Elastic Security Labs reported large-scale global SEO-poisoning campaigns involving BADIIS on more than 1,800 Windows IIS servers, with victims including government, corporate, educational, and financial organizations and a strong concentration in the Asia-Pacific region. Elastic linked observed activity to a Chinese-speaking cybercrime group it tracks as REF4033 and said it aligns with Cisco Talos reporting on UAT-8099. In a November 2025 intrusion at a multinational organization in Southeast Asia, Elastic observed deployment of BADIIS onto a Windows IIS server after post-compromise activity under w3wp.exe, creation of a local administrator account, and installation of a stealthy Windows service named WalletServiceInfo loading an unsigned ServiceDLL at C:\ProgramData\Microsoft\Windows\Ringtones\CbsMsgApi.dll.

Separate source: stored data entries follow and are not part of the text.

This is an optimization exercise on Yosys and OpenROAD, whose aim is small area and a short achievable clock period, not a production implementation.
Only simulation tests tie the RTL to the original design; equivalence was not proved.
Power figures rest on the tool's default switching activity, not on a simulated workload.

==> sierra <==
==> flow/design.v <==
`timescale 1ns/1ps
`default_nettype none
package ahb_pkg;
   typedef logic [31:0] haddr_t;
   typedef logic [31:0] hdata_t;
   typedef logic [1:0]  htrans_t;
   typedef logic [2:0]  hsize_t;
   typedef logic [3:0]  byte_en_t;       
   localparam htrans_t HTRANS_IDLE   = 2'b00;
   localparam htrans_t HTRANS_BUSY   = 2'b01;
   localparam htrans_t HTRANS_NONSEQ = 2'b10;
   localparam htrans_t HTRANS_SEQ    = 2'b11;
   localparam hsize_t HSIZE_BYTE = 3'b000;
   localparam hsize_t HSIZE_HALF = 3'b001;
   localparam hsize_t HSIZE_WORD = 3'b010;
   typedef struct packed {
      haddr_t  haddr;
      htrans_t htrans;
      logic    hwrite;
      hsize_t  hsize;
      hdata_t  hwdata;    
   } ahb_req_t;
   typedef struct packed {
      hdata_t hrdata;
      logic   hready;
      logic   hresp;      
   } ahb_rsp_t;
   localparam int RSP_BITS = 34;    
endpackage
`default_nettype wire
`timescale 1ns/1ps
`default_nettype none
package soc_map_pkg;
   localparam int MAX_SLAVES = 4;
   typedef logic [1:0] slave_idx_t;
   localparam logic [32*MAX_SLAVES-1:0] SLAVE_BASE = {
      32'h4000_0300,
      32'h4000_0200,
      32'h4000_0100,
      32'h4000_0000
   };
   localparam logic [32*MAX_SLAVES-1:0] SLAVE_MASK = {
      32'hFFFF_FF00,
      32'hFFFF_FF00,
      32'hFFFF_FF00,
      32'hFFFF_FF00
   };
   typedef struct packed {
      logic       valid;    
      logic       miss;     
      slave_idx_t idx;
   } dsel_t;
endpackage
`default_nettype wire
`timescale 1ns/1ps
`default_nettype none
module ahb_fabric (
   input  logic        hclk,
   input  logic        rst,
   input  logic [31:0] haddr,
   input  logic [1:0]  htrans,
   input  logic        hwrite,
   input  logic [2:0]  hsize,
   input  logic [31:0] hwdata,
   output logic [31:0] hrdata,
   output logic        hready,
   output logic        hresp
);
   logic       active;
   logic       mapped;
   logic [3:0] be_d;
   assign active = htrans[1];                         
   assign mapped = (haddr[31:10] == 22'h100000);      
   always_comb begin
      case (hsize)
         3'd0:    be_d = 4'b0001 << haddr[1:0];
         3'd1:    be_d = haddr[1] ? 4'b1100 : 4'b0011;
         default: be_d = 4'b1111;
      endcase
   end
   logic err_q;
   logic hresp_q;
   always_ff @(posedge hclk) begin
      if (rst) begin
         err_q   <= 1'b0;
         hresp_q <= 1'b0;
      end else if (err_q) begin
         err_q   <= 1'b0;       
      end else begin
         err_q   <= active && !mapped;
         hresp_q <= active && !mapped;
      end
   end
   assign hready = !err_q;
   assign hresp  = hresp_q;
   logic       wr_q;
   logic [7:0] wa_q;      
   logic [3:0] wbe_q;
   always_ff @(posedge hclk) begin
      if (rst || err_q) wr_q <= 1'b0;
      else              wr_q <= active && mapped && hwrite;
   end
   always_ff @(posedge hclk) begin
      wa_q  <= haddr[9:2];
      wbe_q <= be_d;
   end
   logic [31:0] mem [256];
   for (genvar w = 0; w < 256; w++) begin : g_word
      for (genvar b = 0; b < 4; b++) begin : g_lane
         always_ff @(posedge hclk) begin
            if (wr_q && wa_q == 8'(w) && wbe_q[b]) mem[w][8*b +: 8] <= hwdata[8*b +: 8];
         end
      end
   end
   logic [31:0] rd_mem;
   logic [3:0]  fwd;
   logic [31:0] rd_q;
   assign rd_mem = mem[haddr[9:2]];
   assign fwd    = (wr_q && wa_q == haddr[9:2]) ? wbe_q : 4'b0000;
   always_ff @(posedge hclk) begin
      for (int b = 0; b < 4; b++)
         rd_q[8*b +: 8] <= fwd[b] ? hwdata[8*b +: 8] : rd_mem[8*b +: 8];
   end
   assign hrdata = rd_q;
endmodule
`default_nettype wire
==> flow/run.sh <==
#!/bin/bash
# synth_recipe.tcl (not shown) runs the flow's synth.tcl, then flattens the netlist and writes it again
# the make line also repeats each setting of config.mk as NAME=value (left out here)
make -C /OpenROAD-flow-scripts/flow DESIGN_CONFIG=/design/flow/config.mk WORK_HOME=/design/flow/orfs CLKGATE_MAP_FILE= SYNTH_SCRIPT=/design/flow/synth_recipe.tcl finish
==> flow/config.mk <==
export PLATFORM = sky130hd
export DESIGN_NAME = ahb_fabric
export DESIGN_NICKNAME = ahb_fabric
export VERILOG_FILES = /design/flow/design.v
export SDC_FILE = /design/flow/constraint.sdc
export NUM_CORES = 4
export LEC_CHECK = 0
export ABC_CLOCK_PERIOD_IN_PS = 2500
export CAP_MARGIN = 20
export CORE_MARGIN = 2
export CORE_UTILIZATION = 55
export SETUP_SLACK_MARGIN = 4.0
export SLEW_MARGIN = 20
==> flow/constraint.sdc <==
create_clock -name core_clock -period 7.5 [get_ports {hclk}]
set_input_delay 1.5000 -clock core_clock [delete_from_list [all_inputs] [get_ports {hclk}]]
set_output_delay 1.5000 -clock core_clock [all_outputs]
set_load 0.01 [all_outputs]
==> amber: changes against sierra <==
==> flow/design.v, changed modules only <==
module ahb_fabric (
   input  logic        hclk,
   input  logic        rst,
   input  logic [31:0] haddr,
   input  logic [1:0]  htrans,
   input  logic        hwrite,
   input  logic [2:0]  hsize,
   input  logic [31:0] hwdata,
   output logic [31:0] hrdata,
   output logic        hready,
   output logic        hresp
);
   logic       active;
   logic       mapped;
   logic [3:0] be_d;
   assign active = htrans[1];                         
   assign mapped = (haddr[31:10] == 22'h100000);      
   always_comb begin
      case (hsize)
         3'd0:    be_d = 4'b0001 << haddr[1:0];
         3'd1:    be_d = haddr[1] ? 4'b1100 : 4'b0011;
         default: be_d = 4'b1111;
      endcase
   end
   logic ready_q;
   logic hresp_q;
   always_ff @(posedge hclk) begin
      if (rst) begin
         ready_q <= 1'b1;
         hresp_q <= 1'b0;
      end else if (!ready_q) begin
         ready_q <= 1'b1;       
      end else begin
         ready_q <= !(active && !mapped);
         hresp_q <= active && !mapped;
      end
   end
   assign hready = ready_q;
   assign hresp  = hresp_q;
   logic       wr_q;
   logic [7:0] wa_q;      
   logic [3:0] wbe_q;
   always_ff @(posedge hclk) begin
      if (rst || !ready_q) wr_q <= 1'b0;
      else                 wr_q <= active && mapped && hwrite;
   end
   always_ff @(posedge hclk) begin
      wa_q  <= haddr[9:2];
      wbe_q <= be_d;
   end
   logic [15:0]  wh, wl;
   logic [255:0] wsel_n;
   logic [3:0]   lane_n;
   logic [3:0]   we   [256];
   logic [3:0]   we_n [256];
   assign wh     = 16'(1) << wa_q[7:4];
   assign wl     = 16'(1) << wa_q[3:0];
   assign lane_n = ~(wbe_q & {4{wr_q}});
   logic [31:0] mem [256];
   logic [31:0] nxt [256];
   for (genvar w = 0; w < 256; w++) begin : g_word
      assign wsel_n[w] = !(wh[w/16] && wl[w%16]);
      ahb_wen u_wen (
         .sel_n  ( wsel_n[w] ),
         .lane_n ( lane_n    ),
         .en     ( we[w]     )
      );
      ahb_inv u_inv (
         .a      ( we[w]     ),
         .y      ( we_n[w]   )
      );
      ahb_hold u_hold (
         .q      ( mem[w]    ),
         .en     ( {{8{we[w][3]}},   {8{we[w][2]}},   {8{we[w][1]}},   {8{we[w][0]}}}   ),
         .en_n   ( {{8{we_n[w][3]}}, {8{we_n[w][2]}}, {8{we_n[w][1]}}, {8{we_n[w][0]}}} ),
         .d      ( hwdata    ),
         .y      ( nxt[w]    )
      );
      always_ff @(posedge hclk) mem[w] <= nxt[w];
   end
   logic [15:0]  rh, rl;
   logic [255:0] rsel_n;           
   logic [31:0]  rd_mem;
   logic [3:0]   fwd;
   logic [31:0]  rd_q;
   assign rh = 16'(1) << haddr[9:6];
   assign rl = 16'(1) << haddr[5:2];
   for (genvar w = 0; w < 256; w++) begin : g_rsel
      assign rsel_n[w] = !(rh[w/16] && rl[w%16]);
   end
   logic [31:0]  pair_w [128];     
   for (genvar p = 0; p < 128; p++) begin : g_pair
      ahb_rsel2 u_rsel (
         .s0_n ( {32{rsel_n[2*p]}}   ),
         .s1_n ( {32{rsel_n[2*p+1]}} ),
         .d0   ( mem[2*p]            ),
         .d1   ( mem[2*p+1]          ),
         .y    ( pair_w[p]           )
      );
   end
   logic [31:0] lvl1 [64];
   logic [31:0] lvl2 [32];
   logic [31:0] lvl3 [16];
   logic [31:0] lvl4 [8];
   logic [31:0] lvl5 [4];
   logic [31:0] lvl6 [2];
   logic [31:0] lvl7;
   for (genvar n = 0; n < 64; n++) begin : g_l1
      ahb_nor2 u_g ( .a ( pair_w[2*n] ), .b ( pair_w[2*n+1] ), .y ( lvl1[n] ) );
   end
   for (genvar n = 0; n < 32; n++) begin : g_l2
      ahb_nand2 u_g ( .a ( lvl1[2*n] ), .b ( lvl1[2*n+1] ), .y ( lvl2[n] ) );
   end
   for (genvar n = 0; n < 16; n++) begin : g_l3
      ahb_nor2 u_g ( .a ( lvl2[2*n] ), .b ( lvl2[2*n+1] ), .y ( lvl3[n] ) );
   end
   for (genvar n = 0; n < 8; n++) begin : g_l4
      ahb_nand2 u_g ( .a ( lvl3[2*n] ), .b ( lvl3[2*n+1] ), .y ( lvl4[n] ) );
   end
   for (genvar n = 0; n < 4; n++) begin : g_l5
      ahb_nor2 u_g ( .a ( lvl4[2*n] ), .b ( lvl4[2*n+1] ), .y ( lvl5[n] ) );
   end
   for (genvar n = 0; n < 2; n++) begin : g_l6
      ahb_nand2 u_g ( .a ( lvl5[2*n] ), .b ( lvl5[2*n+1] ), .y ( lvl6[n] ) );
   end
   ahb_nor2 u_l7 ( .a ( lvl6[0] ), .b ( lvl6[1] ), .y ( lvl7 ) );
   assign rd_mem = lvl7;
   assign fwd = (wr_q && wa_q == haddr[9:2]) ? wbe_q : 4'b0000;
   always_ff @(posedge hclk) begin
      for (int b = 0; b < 4; b++)
         rd_q[8*b +: 8] <= fwd[b] ? hwdata[8*b +: 8] : rd_mem[8*b +: 8];
   end
   assign hrdata = rd_q;
endmodule
module ahb_hold (
   input  logic [31:0] q,
   input  logic [31:0] en,      
   input  logic [31:0] en_n,
   input  logic [31:0] d,
   output logic [31:0] y
);
   assign y = (q & en_n) | (d & en);
endmodule
module ahb_wen (
   input  logic       sel_n,
   input  logic [3:0] lane_n,
   output logic [3:0] en
);
   assign en = ~({4{sel_n}} | lane_n);
endmodule
module ahb_inv (
   input  logic [3:0] a,
   output logic [3:0] y
);
   assign y = ~a;
endmodule
module ahb_rsel2 (
   input  logic [31:0] s0_n,    
   input  logic [31:0] s1_n,
   input  logic [31:0] d0,
   input  logic [31:0] d1,
   output logic [31:0] y
);
   assign y = ~((s0_n | d0) & (s1_n | d1));
endmodule
module ahb_nor2 (
   input  logic [31:0] a,
   input  logic [31:0] b,
   output logic [31:0] y
);
   assign y = ~(a | b);
endmodule
module ahb_nand2 (
   input  logic [31:0] a,
   input  logic [31:0] b,
   output logic [31:0] y
);
   assign y = ~(a & b);
endmodule
==> flow/flow/run.sh (new file) <==
#!/bin/bash
# The standard layout, with plain buffers on the ports: ORFS otherwise picks
# clkdlybuf4s50_1 for them, and the footprint rule keeps repair from sizing
# the output ones.
set -euo pipefail
export BUFFER_PORTS_ARGS="-buffer_cell sky130_fd_sc_hd__buf_4"
bash standard.sh finish > orfs_make.log 2>&1
==> flow/standard.sh (new file) <==
#!/bin/bash
# synth_recipe.tcl (not shown) runs the flow's synth.tcl, then flattens the netlist and writes it again
# the make line also repeats each setting of config.mk as NAME=value (left out here)
make -C /OpenROAD-flow-scripts/flow DESIGN_CONFIG=/design/flow/config.mk WORK_HOME=/design/flow/orfs CLKGATE_MAP_FILE= SYNTH_SCRIPT=/design/flow/synth_recipe.tcl "${@:-finish}"
--- a/flow/config.mk
+++ b/flow/config.mk
@@ -9,5 +9,10 @@
 export CAP_MARGIN = 20
 export CORE_MARGIN = 2
-export CORE_UTILIZATION = 55
-export SETUP_SLACK_MARGIN = 4.0
+export CORE_UTILIZATION = 45
+export CTS_CLUSTER_DIAMETER = 80
+export CTS_CLUSTER_SIZE = 30
+export SETUP_SLACK_MARGIN = 4.3
 export SLEW_MARGIN = 20
+export SYNTH_HIERARCHICAL = 1
+export SYNTH_MINIMUM_KEEP_SIZE = 0
+export TNS_END_PERCENT = 2
removed: flow/run.sh
==> qor summary <==
quantity                                                                                   sierra                     amber
Cell count after synthesis                                                                  17.7k                     27.4k
Adder-cell share of the synthesized area                                                 0.00325%                        0%
Compound-gate portion of the synthesized area                                               11.2%                     33.8%
Net count after synthesis                                                                   17.8k                     27.5k
Standard cell area after detailed placement                                            331000 um2                305000 um2
Final estimated routing congestion in global placement                                       1.20                     0.948
Outcome                                                                    stopped before the end           failed layout checks
Stage where the flow stopped                                                              5_1_grt                         -
Reasons for failing layout checks                                                               -                slew limit
Cell type with the highest aggregate area in the netlist                sky130_fd_sc_hd__edfxtp_1  sky130_fd_sc_hd__dfxtp_1
Die boundary width                                                                         752 um                    805 um
Share of the yosys chip area belonging to registers                                         80.2%                     57.2%
Count of cell types in the netlist                                                             80                        27
# Post-CTS Setup Buffers                                                                      707                        76
Starting Density                                                                            55.3%                     45.1%
Most used DFF post-synth                                                sky130_fd_sc_hd__edfxtp_1  sky130_fd_sc_hd__dfxtp_1
Post-place setup slack                                                                   0.369 ns                   1.42 ns
Post-synthesis share of cell area spent on and, or, nand and nor gates                      6.66%                     7.49%
Count of warnings emitted by yosys                                                              2                        19
CTS H-tree lvls                                                                                 6                         5
Area fraction of the dominant cell type after synthesis                                     79.9%                     57.2%


==> inputs of nickel <==
ahb_fabric, a different RTL version from the one above (not shown whole).
==> module ahb_fabric, before the edit <==
module ahb_fabric (
   input  logic        hclk,
   input  logic        rst,
   input  logic [31:0] haddr,
   input  logic [1:0]  htrans,
   input  logic        hwrite,
   input  logic [2:0]  hsize,
   input  logic [31:0] hwdata,
   output logic [31:0] hrdata,
   output logic        hready,
   output logic        hresp
);
   logic       active;
   logic       mapped;
   logic [3:0] be_d;
   assign active = htrans[1];                         
   assign mapped = (haddr[31:10] == 22'h100000);      
   always_comb begin
      case (hsize)
         3'd0:    be_d = 4'b0001 << haddr[1:0];
         3'd1:    be_d = haddr[1] ? 4'b1100 : 4'b0011;
         default: be_d = 4'b1111;
      endcase
   end
   logic ready_q;
   logic hresp_q;
   always_ff @(posedge hclk) begin
      if (rst) begin
         ready_q <= 1'b1;
         hresp_q <= 1'b0;
      end else if (!ready_q) begin
         ready_q <= 1'b1;       
      end else begin
         ready_q <= !(active && !mapped);
         hresp_q <= active && !mapped;
      end
   end
   assign hready = ready_q;
   assign hresp  = hresp_q;
   logic        wr_d;
   logic        wr_q;
   logic [7:0]  wa_q;      
   logic [3:0]  wbe_q;
   logic [15:0] wh_q;
   logic [3:0]  wl_q [16];
   assign wr_d = !rst && ready_q && active && mapped && hwrite;
   always_ff @(posedge hclk) begin
      wr_q  <= wr_d;
      wa_q  <= haddr[9:2];
      wbe_q <= be_d;
      for (int x = 0; x < 16; x++) begin
         wh_q[x] <= wr_d && (haddr[9:6] == 4'(x));
         wl_q[x] <= (haddr[5:2] == 4'(x)) ? be_d : 4'b0000;
      end
   end
   logic [3:0]   we   [256];
   logic [3:0]   we_n [256];
   logic [31:0] mem [256];
   logic [31:0] nxt [256];
   for (genvar w = 0; w < 256; w++) begin : g_word
      ahb_wen u_wen (
         .sel    ( wh_q[w/16]  ),
         .lane   ( wl_q[w%16]  ),
         .en_n   ( we_n[w]     )
      );
      ahb_inv u_inv (
         .a      ( we_n[w]     ),
         .y      ( we[w]       )
      );
      ahb_hold u_hold (
         .q      ( mem[w]    ),
         .en     ( {{8{we[w][3]}},   {8{we[w][2]}},   {8{we[w][1]}},   {8{we[w][0]}}}   ),
         .en_n   ( {{8{we_n[w][3]}}, {8{we_n[w][2]}}, {8{we_n[w][1]}}, {8{we_n[w][0]}}} ),
         .d      ( hwdata    ),
         .y      ( nxt[w]    )
      );
      always_ff @(posedge hclk) mem[w] <= nxt[w];
   end
   logic [15:0]  rh, rl;
   logic [255:0] rsel_n;           
   logic [31:0]  rd_mem;
   logic [3:0]   fwd;
   logic [31:0]  rd_q;
   assign rh = 16'(1) << haddr[9:6];
   assign rl = 16'(1) << haddr[5:2];
   for (genvar w = 0; w < 256; w++) begin : g_rsel
      assign rsel_n[w] = !(rh[w/16] && rl[w%16]);
   end
   logic [31:0]  pair_w [128];     
   for (genvar p = 0; p < 128; p++) begin : g_pair
      ahb_rsel2 u_rsel (
         .s0_n ( {32{rsel_n[2*p]}}   ),
         .s1_n ( {32{rsel_n[2*p+1]}} ),
         .d0   ( mem[2*p]            ),
         .d1   ( mem[2*p+1]          ),
         .y    ( pair_w[p]           )
      );
   end
   logic [31:0] lvl1 [64];
   logic [31:0] lvl2 [32];
   logic [31:0] lvl3 [16];
   logic [31:0] lvl4 [8];
   logic [31:0] lvl5 [4];
   logic [31:0] lvl6 [2];
   logic [31:0] lvl7;
   for (genvar n = 0; n < 64; n++) begin : g_l1
      ahb_nor2 u_g ( .a ( pair_w[2*n] ), .b ( pair_w[2*n+1] ), .y ( lvl1[n] ) );
   end
   for (genvar n = 0; n < 32; n++) begin : g_l2
      ahb_nand2 u_g ( .a ( lvl1[2*n] ), .b ( lvl1[2*n+1] ), .y ( lvl2[n] ) );
   end
   for (genvar n = 0; n < 16; n++) begin : g_l3
      ahb_nor2 u_g ( .a ( lvl2[2*n] ), .b ( lvl2[2*n+1] ), .y ( lvl3[n] ) );
   end
   for (genvar n = 0; n < 8; n++) begin : g_l4
      ahb_nand2 u_g ( .a ( lvl3[2*n] ), .b ( lvl3[2*n+1] ), .y ( lvl4[n] ) );
   end
   for (genvar n = 0; n < 4; n++) begin : g_l5
      ahb_nor2 u_g ( .a ( lvl4[2*n] ), .b ( lvl4[2*n+1] ), .y ( lvl5[n] ) );
   end
   for (genvar n = 0; n < 2; n++) begin : g_l6
      ahb_nand2 u_g ( .a ( lvl5[2*n] ), .b ( lvl5[2*n+1] ), .y ( lvl6[n] ) );
   end
   ahb_nor2 u_l7 ( .a ( lvl6[0] ), .b ( lvl6[1] ), .y ( lvl7 ) );
   assign rd_mem = lvl7;
   assign fwd = (wr_q && wa_q == haddr[9:2]) ? wbe_q : 4'b0000;
   always_ff @(posedge hclk) begin
      for (int b = 0; b < 4; b++)
         rd_q[8*b +: 8] <= fwd[b] ? hwdata[8*b +: 8] : rd_mem[8*b +: 8];
   end
   assign hrdata = rd_q;
endmodule
==> module ahb_wen, before the edit <==
module ahb_wen (
   input  logic       sel,
   input  logic [3:0] lane,
   output logic [3:0] en_n
);
   assign en_n = ~({4{sel}} & lane);
endmodule
==> module ahb_nor2, before the edit <==
module ahb_nor2 (
   input  logic [31:0] a,
   input  logic [31:0] b,
   output logic [31:0] y
);
   assign y = ~(a | b);
endmodule
==> module ahb_nand2, before the edit <==
module ahb_nand2 (
   input  logic [31:0] a,
   input  logic [31:0] b,
   output logic [31:0] y
);
   assign y = ~(a & b);
endmodule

Elastic reported direct syscalls from the loaded module, staging of malicious files masquerading under C:\Windows\System32\drivers\ as WUDFPfprot.sys, WppRecorderpo.sys, and WppRecorderrt.sys, and modification of IIS configuration such as DefaultAppPool.config to load attacker modules including WsmRes64. Elastic also reported encrypted configuration URLs using SM4 ECB with key "1111111122222222" in newer samples and AES-128 ECB in older ones, plus infrastructure including gotz003[.]com, jbtz003[.]com, gotz001[.]com, and jbtz001[.]com, and analytics identifiers G-2FK43E86ZM, G-R0KHSLRZ7N, and Baidu Tongji ID B59ff1638e92ab1127b7bc76c7922245.

BadIIS has also been associated with Chinese-speaking cybercrime activity tracked as UAT-8099 and with overlap to WEBJACK. Reporting describes use of web shells, PowerShell, GotoHTTP, SoftEther VPN, EasyTier, OpenArk64, Sharp4RemoveLog, and CnCrypt Protect in IIS-server intrusions that culminate in BadIIS deployment for SEO fraud and gambling redirects. Talos reported region-specific BadIIS variants such as BadIIS IISHijack and BadIIS asdSearchEngine, including targeting focused on Vietnam and Thailand and XOR-obfuscated configuration or injected HTML using key 0x7A. Observed artifacts and pivots in related reporting include module names such as fashttp.dll, fasthttp.dll, cgihttp.dll, iis32, and iis64; hidden local accounts such as admin$, mysql$, admin1$, admin2$, and power$; and domains such as ashx.lhlsjcb[.]com in adjacent IIS-focused activity. Overall, the malware is used to monetize compromised IIS infrastructure through SEO poisoning, crawler manipulation, backlink injection, and selective redirection to gambling, adult, and fraudulent cryptocurrency destinations.